For the listing that follows, give again exactly the lines from the one with "### config.mk" to the one with "set_load 0.1 [all_outputs]", including both.

DATASET CONTENT START

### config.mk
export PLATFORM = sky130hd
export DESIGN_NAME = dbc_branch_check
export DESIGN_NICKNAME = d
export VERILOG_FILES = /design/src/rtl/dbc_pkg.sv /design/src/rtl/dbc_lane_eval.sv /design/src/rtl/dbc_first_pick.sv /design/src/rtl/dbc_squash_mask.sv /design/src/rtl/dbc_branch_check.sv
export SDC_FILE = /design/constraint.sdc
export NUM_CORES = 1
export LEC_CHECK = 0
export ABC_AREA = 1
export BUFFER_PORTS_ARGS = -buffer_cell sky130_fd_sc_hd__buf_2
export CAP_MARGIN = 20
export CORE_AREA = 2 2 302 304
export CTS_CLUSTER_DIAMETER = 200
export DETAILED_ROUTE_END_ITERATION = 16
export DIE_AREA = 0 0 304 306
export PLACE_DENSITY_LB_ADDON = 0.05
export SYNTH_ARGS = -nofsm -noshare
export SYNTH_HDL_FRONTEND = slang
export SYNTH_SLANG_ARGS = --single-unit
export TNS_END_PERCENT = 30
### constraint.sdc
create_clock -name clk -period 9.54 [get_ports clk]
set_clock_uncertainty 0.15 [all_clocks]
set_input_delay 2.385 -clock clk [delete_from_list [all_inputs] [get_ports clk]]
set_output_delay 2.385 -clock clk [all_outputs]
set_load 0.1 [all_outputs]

DATASET CONTENT END
DATASET CONTENT START

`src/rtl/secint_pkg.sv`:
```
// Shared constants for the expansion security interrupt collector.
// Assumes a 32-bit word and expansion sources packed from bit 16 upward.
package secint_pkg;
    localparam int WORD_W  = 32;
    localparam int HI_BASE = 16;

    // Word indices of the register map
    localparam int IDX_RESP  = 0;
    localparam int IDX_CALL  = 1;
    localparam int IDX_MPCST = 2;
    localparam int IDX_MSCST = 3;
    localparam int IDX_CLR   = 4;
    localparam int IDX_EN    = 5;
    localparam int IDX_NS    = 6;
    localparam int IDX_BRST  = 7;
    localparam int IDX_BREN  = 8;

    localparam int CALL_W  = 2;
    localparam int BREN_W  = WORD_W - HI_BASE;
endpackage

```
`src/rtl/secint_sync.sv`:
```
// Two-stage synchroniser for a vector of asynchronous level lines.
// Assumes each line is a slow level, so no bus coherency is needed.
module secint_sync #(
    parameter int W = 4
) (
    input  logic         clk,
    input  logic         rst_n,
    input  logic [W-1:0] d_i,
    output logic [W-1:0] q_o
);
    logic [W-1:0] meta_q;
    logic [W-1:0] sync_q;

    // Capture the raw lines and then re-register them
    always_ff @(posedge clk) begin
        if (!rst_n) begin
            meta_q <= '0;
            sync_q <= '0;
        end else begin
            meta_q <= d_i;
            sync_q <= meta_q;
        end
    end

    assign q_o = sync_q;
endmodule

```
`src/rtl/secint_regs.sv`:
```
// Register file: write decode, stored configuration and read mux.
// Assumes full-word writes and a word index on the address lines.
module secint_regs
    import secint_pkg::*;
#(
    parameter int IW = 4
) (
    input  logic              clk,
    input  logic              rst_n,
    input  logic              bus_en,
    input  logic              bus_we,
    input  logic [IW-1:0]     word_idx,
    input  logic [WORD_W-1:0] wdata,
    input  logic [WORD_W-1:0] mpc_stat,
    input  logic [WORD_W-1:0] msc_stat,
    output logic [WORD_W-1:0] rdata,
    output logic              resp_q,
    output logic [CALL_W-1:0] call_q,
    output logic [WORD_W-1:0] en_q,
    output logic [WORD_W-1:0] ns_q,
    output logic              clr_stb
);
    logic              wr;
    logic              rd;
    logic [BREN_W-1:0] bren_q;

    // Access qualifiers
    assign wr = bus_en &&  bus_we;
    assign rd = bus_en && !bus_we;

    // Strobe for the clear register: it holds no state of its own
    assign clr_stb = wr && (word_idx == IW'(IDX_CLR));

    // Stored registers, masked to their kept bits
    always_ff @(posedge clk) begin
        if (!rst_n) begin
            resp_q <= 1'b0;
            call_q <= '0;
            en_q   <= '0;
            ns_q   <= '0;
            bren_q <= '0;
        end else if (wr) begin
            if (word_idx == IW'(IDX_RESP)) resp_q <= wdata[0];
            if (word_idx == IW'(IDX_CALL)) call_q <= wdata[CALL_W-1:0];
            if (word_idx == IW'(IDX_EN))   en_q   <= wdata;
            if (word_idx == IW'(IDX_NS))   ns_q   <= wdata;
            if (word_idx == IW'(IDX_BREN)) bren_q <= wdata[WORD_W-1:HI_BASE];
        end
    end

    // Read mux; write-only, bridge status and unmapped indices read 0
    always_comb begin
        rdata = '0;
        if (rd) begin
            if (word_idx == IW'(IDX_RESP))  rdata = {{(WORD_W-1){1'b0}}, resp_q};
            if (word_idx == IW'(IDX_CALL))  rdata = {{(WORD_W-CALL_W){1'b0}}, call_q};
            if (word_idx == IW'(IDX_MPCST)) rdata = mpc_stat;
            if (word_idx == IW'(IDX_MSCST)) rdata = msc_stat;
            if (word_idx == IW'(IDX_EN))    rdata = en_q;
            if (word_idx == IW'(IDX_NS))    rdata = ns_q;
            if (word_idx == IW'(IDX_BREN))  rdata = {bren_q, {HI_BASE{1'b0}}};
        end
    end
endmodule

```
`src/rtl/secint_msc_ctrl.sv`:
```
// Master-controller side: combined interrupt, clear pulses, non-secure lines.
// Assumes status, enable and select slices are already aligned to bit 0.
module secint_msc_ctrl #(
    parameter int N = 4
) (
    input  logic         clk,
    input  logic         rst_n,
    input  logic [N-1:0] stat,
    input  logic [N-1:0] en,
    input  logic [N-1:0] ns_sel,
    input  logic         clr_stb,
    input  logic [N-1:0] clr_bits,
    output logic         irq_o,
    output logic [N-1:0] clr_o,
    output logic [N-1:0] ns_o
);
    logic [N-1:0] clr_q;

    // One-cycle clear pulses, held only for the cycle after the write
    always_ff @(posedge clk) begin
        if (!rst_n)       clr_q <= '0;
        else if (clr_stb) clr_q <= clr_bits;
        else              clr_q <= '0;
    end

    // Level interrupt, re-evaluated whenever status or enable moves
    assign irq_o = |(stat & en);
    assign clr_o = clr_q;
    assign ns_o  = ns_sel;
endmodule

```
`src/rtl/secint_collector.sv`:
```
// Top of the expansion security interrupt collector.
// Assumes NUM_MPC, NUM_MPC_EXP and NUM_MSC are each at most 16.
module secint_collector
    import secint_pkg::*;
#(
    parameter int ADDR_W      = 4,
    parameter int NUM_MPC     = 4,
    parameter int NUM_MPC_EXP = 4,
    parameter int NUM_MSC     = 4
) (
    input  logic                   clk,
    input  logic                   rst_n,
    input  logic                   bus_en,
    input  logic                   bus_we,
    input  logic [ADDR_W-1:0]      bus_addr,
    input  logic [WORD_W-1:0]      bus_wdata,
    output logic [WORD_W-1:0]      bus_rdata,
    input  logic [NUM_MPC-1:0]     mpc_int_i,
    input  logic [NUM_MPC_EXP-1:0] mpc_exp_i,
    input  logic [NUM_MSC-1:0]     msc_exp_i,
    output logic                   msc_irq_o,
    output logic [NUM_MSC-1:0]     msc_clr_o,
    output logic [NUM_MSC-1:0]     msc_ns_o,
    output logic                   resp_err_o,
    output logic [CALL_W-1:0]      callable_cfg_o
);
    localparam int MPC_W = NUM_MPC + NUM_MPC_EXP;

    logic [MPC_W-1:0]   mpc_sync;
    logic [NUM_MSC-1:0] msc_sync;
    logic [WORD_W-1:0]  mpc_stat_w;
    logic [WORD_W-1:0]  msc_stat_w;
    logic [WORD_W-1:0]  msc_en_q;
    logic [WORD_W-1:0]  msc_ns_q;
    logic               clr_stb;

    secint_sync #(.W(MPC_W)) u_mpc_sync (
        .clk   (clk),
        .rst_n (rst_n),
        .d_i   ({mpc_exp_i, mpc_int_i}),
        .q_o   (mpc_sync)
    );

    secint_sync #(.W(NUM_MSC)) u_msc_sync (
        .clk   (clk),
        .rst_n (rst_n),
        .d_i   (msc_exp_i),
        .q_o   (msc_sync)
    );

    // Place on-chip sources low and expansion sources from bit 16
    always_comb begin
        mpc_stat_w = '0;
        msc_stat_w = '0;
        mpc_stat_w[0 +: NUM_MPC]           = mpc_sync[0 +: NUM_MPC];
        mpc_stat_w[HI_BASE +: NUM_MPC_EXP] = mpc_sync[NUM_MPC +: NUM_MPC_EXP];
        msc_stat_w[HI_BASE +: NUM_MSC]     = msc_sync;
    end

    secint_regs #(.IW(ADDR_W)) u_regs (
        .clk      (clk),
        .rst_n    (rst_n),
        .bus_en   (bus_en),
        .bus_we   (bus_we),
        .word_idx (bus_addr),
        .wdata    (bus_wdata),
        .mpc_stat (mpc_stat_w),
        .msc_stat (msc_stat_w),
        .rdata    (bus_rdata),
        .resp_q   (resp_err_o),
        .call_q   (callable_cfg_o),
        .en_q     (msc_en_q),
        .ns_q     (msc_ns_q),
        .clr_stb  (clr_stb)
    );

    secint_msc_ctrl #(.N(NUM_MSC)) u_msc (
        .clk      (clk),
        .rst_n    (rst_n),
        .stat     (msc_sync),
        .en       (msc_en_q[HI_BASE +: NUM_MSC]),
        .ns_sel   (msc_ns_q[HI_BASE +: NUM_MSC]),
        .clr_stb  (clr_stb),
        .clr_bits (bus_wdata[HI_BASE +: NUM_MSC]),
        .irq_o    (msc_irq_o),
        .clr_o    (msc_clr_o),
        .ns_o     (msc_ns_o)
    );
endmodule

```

DATASET CONTENT END

* [RESPONSE]:
### config.mk
export PLATFORM = sky130hd
export DESIGN_NAME = dbc_branch_check
export DESIGN_NICKNAME = d
export VERILOG_FILES = /design/src/rtl/dbc_pkg.sv /design/src/rtl/dbc_lane_eval.sv /design/src/rtl/dbc_first_pick.sv /design/src/rtl/dbc_squash_mask.sv /design/src/rtl/dbc_branch_check.sv
export SDC_FILE = /design/constraint.sdc
export NUM_CORES = 1
export LEC_CHECK = 0
export ABC_AREA = 1
export BUFFER_PORTS_ARGS = -buffer_cell sky130_fd_sc_hd__buf_2
export CAP_MARGIN = 20
export CORE_AREA = 2 2 302 304
export CTS_CLUSTER_DIAMETER = 200
export DETAILED_ROUTE_END_ITERATION = 16
export DIE_AREA = 0 0 304 306
export PLACE_DENSITY_LB_ADDON = 0.05
export SYNTH_ARGS = -nofsm -noshare
export SYNTH_HDL_FRONTEND = slang
export SYNTH_SLANG_ARGS = --single-unit
export TNS_END_PERCENT = 30
### constraint.sdc
create_clock -name clk -period 9.54 [get_ports clk]
set_clock_uncertainty 0.15 [all_clocks]
set_input_delay 2.385 -clock clk [delete_from_list [all_inputs] [get_ports clk]]
set_output_delay 2.385 -clock clk [all_outputs]
set_load 0.1 [all_outputs]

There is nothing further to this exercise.